== Segment start ==

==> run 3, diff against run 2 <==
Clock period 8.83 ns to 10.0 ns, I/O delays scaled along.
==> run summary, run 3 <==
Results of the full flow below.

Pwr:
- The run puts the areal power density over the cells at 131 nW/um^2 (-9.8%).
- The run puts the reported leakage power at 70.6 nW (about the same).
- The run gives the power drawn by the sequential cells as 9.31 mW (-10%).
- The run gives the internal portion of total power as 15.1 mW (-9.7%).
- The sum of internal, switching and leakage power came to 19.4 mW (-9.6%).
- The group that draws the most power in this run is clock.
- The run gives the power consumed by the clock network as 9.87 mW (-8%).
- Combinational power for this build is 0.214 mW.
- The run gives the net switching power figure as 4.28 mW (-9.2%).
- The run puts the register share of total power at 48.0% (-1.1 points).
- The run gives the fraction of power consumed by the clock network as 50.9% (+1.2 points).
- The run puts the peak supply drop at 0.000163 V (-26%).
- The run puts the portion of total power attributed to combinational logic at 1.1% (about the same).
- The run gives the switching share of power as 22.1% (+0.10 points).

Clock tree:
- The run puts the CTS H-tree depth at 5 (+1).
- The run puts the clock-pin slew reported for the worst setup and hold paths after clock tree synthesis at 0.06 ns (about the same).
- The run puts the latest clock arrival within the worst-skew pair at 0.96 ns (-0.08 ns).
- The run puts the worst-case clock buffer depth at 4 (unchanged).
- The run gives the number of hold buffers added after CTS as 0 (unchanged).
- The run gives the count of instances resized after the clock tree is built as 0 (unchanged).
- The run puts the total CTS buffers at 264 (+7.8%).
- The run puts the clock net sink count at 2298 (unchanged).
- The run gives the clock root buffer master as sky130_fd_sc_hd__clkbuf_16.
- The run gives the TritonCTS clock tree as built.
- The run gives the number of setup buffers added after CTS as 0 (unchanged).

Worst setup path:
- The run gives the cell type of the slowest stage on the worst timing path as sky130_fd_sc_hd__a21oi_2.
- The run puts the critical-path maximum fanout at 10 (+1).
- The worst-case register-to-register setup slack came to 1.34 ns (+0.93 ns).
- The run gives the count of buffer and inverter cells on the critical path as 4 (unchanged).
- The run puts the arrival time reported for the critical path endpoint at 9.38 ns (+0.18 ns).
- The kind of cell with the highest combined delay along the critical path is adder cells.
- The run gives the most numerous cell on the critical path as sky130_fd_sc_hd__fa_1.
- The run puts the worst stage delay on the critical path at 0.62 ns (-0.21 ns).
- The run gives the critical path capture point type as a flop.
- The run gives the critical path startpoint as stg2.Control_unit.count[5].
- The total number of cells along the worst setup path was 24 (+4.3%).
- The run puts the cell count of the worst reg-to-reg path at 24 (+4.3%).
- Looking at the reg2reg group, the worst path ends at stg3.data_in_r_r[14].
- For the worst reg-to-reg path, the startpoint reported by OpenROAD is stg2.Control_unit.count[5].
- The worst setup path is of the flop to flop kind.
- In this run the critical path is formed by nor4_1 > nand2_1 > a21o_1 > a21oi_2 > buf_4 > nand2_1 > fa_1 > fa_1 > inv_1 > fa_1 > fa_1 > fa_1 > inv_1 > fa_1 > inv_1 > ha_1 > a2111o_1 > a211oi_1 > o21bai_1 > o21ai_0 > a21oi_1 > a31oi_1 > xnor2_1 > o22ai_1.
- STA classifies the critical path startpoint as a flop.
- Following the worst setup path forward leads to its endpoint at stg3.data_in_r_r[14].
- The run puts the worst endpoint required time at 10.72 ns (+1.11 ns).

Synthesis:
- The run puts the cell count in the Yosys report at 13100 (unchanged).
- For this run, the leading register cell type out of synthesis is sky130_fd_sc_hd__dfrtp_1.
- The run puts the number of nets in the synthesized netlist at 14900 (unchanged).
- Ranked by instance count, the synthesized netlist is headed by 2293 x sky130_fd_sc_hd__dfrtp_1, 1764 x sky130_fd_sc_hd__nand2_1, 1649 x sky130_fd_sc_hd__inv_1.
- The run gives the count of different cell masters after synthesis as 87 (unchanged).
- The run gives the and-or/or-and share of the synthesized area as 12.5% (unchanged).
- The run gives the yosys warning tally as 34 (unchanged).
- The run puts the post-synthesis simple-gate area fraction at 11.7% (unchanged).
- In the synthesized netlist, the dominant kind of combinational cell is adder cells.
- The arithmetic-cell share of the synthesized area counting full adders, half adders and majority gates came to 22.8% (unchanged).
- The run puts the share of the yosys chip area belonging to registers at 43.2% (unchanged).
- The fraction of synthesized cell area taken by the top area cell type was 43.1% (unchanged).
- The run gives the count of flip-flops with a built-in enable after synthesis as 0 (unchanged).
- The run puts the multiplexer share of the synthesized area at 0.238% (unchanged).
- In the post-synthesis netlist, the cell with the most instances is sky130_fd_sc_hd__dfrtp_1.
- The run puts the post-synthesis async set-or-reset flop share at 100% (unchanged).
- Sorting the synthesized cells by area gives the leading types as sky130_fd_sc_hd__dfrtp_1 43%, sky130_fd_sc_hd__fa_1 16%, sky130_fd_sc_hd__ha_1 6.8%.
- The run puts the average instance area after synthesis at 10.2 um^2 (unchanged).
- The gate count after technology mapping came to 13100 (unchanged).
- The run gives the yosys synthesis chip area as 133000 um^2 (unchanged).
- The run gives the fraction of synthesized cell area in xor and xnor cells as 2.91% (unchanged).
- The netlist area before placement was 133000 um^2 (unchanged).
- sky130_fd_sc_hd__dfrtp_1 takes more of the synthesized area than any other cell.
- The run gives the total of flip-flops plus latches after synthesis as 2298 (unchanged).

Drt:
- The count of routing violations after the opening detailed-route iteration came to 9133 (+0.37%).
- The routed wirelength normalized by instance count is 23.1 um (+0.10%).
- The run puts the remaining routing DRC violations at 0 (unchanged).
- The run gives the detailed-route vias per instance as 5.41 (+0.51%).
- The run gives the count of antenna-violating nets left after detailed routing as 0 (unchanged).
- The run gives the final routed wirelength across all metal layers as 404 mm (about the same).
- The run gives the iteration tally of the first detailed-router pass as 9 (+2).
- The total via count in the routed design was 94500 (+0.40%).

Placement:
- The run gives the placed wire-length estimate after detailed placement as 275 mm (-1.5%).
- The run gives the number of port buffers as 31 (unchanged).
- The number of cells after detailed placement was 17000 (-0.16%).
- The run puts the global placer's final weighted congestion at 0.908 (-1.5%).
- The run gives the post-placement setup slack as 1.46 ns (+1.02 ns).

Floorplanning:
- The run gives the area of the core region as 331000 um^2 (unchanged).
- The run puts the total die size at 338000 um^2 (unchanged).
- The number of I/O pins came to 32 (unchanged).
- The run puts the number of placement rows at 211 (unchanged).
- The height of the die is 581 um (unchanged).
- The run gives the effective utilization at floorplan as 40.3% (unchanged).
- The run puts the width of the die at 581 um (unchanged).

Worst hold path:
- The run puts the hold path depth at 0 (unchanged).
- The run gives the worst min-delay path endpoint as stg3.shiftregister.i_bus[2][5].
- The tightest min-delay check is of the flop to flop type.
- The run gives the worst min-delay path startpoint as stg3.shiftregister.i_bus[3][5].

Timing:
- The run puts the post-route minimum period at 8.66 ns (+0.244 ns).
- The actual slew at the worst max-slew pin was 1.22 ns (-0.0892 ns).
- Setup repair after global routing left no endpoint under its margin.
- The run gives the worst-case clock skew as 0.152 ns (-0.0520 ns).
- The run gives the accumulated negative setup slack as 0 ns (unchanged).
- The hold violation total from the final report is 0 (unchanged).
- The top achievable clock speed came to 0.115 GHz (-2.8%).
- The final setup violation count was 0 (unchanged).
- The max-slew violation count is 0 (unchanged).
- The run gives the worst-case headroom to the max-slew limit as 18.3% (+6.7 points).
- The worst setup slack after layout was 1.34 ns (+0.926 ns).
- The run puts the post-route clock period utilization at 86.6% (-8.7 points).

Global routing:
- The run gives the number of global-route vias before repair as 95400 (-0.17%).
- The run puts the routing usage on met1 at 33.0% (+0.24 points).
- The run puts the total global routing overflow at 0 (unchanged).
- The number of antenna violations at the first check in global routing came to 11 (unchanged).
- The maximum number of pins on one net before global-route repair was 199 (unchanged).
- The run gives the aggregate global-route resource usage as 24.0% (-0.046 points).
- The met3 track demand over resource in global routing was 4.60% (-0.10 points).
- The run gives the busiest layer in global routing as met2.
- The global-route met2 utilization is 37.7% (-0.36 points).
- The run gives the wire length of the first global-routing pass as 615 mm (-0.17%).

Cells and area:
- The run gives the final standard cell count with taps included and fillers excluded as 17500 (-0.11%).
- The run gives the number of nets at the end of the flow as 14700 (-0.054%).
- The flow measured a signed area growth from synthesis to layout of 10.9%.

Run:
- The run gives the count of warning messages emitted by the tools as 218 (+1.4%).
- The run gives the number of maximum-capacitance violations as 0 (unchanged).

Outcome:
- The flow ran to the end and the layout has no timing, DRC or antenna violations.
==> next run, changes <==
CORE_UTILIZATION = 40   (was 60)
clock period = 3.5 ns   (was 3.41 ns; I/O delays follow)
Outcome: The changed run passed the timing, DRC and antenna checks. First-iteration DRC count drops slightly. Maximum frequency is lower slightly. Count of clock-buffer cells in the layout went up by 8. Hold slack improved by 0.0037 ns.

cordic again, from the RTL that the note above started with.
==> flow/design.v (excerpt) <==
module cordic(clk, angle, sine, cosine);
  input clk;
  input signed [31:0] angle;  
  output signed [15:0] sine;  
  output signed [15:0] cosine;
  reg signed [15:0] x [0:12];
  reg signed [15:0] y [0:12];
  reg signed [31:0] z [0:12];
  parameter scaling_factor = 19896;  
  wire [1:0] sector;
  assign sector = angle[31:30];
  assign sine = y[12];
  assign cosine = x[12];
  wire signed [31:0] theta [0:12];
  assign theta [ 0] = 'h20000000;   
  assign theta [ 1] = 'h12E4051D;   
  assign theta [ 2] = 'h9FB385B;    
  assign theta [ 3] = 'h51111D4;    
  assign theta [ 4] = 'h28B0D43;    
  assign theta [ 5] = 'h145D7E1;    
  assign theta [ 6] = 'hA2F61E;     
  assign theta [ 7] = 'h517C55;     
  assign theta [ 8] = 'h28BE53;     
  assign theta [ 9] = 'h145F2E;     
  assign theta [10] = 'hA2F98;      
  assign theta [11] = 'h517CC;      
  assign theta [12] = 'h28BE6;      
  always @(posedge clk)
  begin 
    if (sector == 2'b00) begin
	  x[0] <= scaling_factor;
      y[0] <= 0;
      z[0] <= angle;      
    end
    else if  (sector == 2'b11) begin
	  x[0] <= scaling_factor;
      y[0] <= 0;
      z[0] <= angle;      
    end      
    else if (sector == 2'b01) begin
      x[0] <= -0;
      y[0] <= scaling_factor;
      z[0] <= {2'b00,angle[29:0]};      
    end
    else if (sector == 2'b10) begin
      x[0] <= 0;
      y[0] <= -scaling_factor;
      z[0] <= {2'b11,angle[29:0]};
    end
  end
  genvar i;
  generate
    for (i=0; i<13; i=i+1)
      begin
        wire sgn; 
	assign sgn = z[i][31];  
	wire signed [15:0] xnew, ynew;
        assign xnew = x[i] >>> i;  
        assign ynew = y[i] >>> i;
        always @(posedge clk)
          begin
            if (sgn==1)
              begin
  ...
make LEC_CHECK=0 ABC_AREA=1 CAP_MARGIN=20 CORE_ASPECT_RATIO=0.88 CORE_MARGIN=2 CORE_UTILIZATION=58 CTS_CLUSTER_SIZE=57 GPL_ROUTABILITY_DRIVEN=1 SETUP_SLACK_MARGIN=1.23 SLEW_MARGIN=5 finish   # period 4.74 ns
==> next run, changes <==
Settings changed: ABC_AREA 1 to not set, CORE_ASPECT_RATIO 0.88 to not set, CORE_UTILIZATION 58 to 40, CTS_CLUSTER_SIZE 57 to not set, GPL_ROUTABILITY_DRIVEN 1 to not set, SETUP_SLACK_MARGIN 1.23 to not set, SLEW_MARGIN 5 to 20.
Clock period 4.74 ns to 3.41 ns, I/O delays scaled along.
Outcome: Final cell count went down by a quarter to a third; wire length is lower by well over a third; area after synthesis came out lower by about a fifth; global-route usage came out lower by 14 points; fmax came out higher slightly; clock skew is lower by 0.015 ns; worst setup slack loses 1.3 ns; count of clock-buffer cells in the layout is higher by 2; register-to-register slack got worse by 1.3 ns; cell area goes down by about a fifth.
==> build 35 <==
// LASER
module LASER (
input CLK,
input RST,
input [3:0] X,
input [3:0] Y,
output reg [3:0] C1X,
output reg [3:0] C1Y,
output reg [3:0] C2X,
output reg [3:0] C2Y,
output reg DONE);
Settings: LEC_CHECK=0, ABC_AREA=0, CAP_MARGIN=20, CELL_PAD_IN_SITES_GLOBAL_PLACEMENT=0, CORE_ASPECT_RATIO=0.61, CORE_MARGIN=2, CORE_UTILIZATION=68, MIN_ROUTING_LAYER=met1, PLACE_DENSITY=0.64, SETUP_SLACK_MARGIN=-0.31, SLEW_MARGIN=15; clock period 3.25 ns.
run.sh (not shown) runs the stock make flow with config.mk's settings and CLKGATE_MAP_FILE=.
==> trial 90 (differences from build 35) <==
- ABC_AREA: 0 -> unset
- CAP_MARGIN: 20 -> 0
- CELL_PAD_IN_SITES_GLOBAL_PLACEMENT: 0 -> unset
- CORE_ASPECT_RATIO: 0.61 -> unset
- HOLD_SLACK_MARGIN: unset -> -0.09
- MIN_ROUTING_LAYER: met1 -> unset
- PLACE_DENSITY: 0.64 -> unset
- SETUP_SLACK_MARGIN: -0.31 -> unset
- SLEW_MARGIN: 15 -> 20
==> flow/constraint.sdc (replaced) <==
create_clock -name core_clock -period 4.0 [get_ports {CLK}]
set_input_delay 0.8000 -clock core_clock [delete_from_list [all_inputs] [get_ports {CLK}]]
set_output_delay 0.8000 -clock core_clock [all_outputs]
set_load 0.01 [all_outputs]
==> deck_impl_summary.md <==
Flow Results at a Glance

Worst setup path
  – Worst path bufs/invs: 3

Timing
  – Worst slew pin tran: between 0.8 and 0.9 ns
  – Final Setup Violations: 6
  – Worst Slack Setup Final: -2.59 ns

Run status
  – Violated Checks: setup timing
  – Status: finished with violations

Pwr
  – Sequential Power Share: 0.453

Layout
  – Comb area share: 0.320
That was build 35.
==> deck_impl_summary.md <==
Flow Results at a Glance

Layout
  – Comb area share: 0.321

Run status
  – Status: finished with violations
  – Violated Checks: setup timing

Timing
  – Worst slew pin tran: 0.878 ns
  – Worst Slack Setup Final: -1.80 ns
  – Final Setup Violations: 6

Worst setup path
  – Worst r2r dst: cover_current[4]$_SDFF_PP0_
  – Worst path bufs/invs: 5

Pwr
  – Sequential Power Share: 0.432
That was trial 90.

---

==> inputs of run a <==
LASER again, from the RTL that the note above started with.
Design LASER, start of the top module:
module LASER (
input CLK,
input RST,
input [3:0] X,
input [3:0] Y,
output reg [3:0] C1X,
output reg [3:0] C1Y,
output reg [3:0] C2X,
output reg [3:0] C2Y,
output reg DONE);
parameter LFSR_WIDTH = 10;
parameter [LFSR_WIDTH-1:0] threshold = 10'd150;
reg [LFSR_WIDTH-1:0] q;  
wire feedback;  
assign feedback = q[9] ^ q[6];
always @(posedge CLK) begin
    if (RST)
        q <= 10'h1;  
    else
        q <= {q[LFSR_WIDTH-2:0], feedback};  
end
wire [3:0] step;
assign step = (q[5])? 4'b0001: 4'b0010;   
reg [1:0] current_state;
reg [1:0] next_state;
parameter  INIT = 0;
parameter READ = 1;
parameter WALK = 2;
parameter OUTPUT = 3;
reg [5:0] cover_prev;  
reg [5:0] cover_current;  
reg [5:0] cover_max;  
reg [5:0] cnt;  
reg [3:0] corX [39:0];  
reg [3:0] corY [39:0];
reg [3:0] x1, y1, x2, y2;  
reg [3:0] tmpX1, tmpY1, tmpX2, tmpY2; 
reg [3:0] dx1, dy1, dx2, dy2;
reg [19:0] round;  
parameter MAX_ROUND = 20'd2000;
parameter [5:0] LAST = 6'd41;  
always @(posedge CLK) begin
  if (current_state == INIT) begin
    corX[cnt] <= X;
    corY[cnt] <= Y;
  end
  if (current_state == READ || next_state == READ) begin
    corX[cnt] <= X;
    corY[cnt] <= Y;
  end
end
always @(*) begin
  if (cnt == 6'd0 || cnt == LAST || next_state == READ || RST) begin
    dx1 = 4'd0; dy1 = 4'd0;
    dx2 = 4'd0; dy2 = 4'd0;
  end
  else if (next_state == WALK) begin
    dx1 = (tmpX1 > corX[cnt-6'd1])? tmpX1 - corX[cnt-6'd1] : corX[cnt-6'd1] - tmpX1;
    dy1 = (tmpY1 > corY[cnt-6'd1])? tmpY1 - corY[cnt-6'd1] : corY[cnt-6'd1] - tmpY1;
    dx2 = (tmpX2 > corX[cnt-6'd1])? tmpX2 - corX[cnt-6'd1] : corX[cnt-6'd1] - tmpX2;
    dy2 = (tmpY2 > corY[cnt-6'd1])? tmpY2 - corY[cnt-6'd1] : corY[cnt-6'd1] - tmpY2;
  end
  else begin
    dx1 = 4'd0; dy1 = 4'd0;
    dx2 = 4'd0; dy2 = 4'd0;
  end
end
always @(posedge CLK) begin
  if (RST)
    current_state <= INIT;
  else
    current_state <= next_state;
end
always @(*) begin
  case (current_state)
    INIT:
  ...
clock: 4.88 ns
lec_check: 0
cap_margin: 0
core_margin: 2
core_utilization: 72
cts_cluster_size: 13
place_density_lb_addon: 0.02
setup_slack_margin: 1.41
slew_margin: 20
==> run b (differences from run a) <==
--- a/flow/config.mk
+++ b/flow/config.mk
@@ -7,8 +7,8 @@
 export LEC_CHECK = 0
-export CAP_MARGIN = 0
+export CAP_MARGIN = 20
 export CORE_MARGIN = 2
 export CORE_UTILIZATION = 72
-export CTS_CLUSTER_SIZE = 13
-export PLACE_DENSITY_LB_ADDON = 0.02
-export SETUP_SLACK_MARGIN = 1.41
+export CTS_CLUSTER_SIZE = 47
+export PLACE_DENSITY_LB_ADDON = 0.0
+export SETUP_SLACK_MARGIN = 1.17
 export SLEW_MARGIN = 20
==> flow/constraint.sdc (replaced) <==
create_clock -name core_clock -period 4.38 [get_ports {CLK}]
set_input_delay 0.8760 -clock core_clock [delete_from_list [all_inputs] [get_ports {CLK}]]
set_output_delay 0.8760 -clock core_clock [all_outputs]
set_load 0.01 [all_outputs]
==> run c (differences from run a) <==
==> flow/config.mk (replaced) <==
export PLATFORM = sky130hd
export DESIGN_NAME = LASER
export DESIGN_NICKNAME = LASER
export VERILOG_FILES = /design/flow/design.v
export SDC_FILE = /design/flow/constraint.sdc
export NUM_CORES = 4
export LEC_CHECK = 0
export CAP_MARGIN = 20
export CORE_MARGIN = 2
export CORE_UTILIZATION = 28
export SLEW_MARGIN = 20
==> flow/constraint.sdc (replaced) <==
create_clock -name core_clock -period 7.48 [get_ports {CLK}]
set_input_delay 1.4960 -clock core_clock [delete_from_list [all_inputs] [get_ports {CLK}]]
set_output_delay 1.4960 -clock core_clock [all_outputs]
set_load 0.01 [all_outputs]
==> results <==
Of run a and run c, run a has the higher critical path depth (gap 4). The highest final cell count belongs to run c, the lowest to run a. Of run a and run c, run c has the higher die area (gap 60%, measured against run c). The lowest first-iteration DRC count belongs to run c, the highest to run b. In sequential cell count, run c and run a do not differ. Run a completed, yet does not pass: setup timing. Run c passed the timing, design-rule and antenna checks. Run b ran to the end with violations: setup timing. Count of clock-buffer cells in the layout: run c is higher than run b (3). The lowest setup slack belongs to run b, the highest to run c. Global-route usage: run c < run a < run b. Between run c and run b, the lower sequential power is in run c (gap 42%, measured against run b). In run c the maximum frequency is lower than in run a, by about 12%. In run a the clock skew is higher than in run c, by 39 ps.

== Segment end ==

Taking the listing above as the source, transcribe only the lines starting at the line with "- The run puts the number of nets" and going through the line with "- Ranked by", unaltered and with both ends included.

- The run puts the number of nets in the synthesized netlist at 14900 (unchanged).
- Ranked by instance count, the synthesized netlist is headed by 2293 x sky130_fd_sc_hd__dfrtp_1, 1764 x sky130_fd_sc_hd__nand2_1, 1649 x sky130_fd_sc_hd__inv_1.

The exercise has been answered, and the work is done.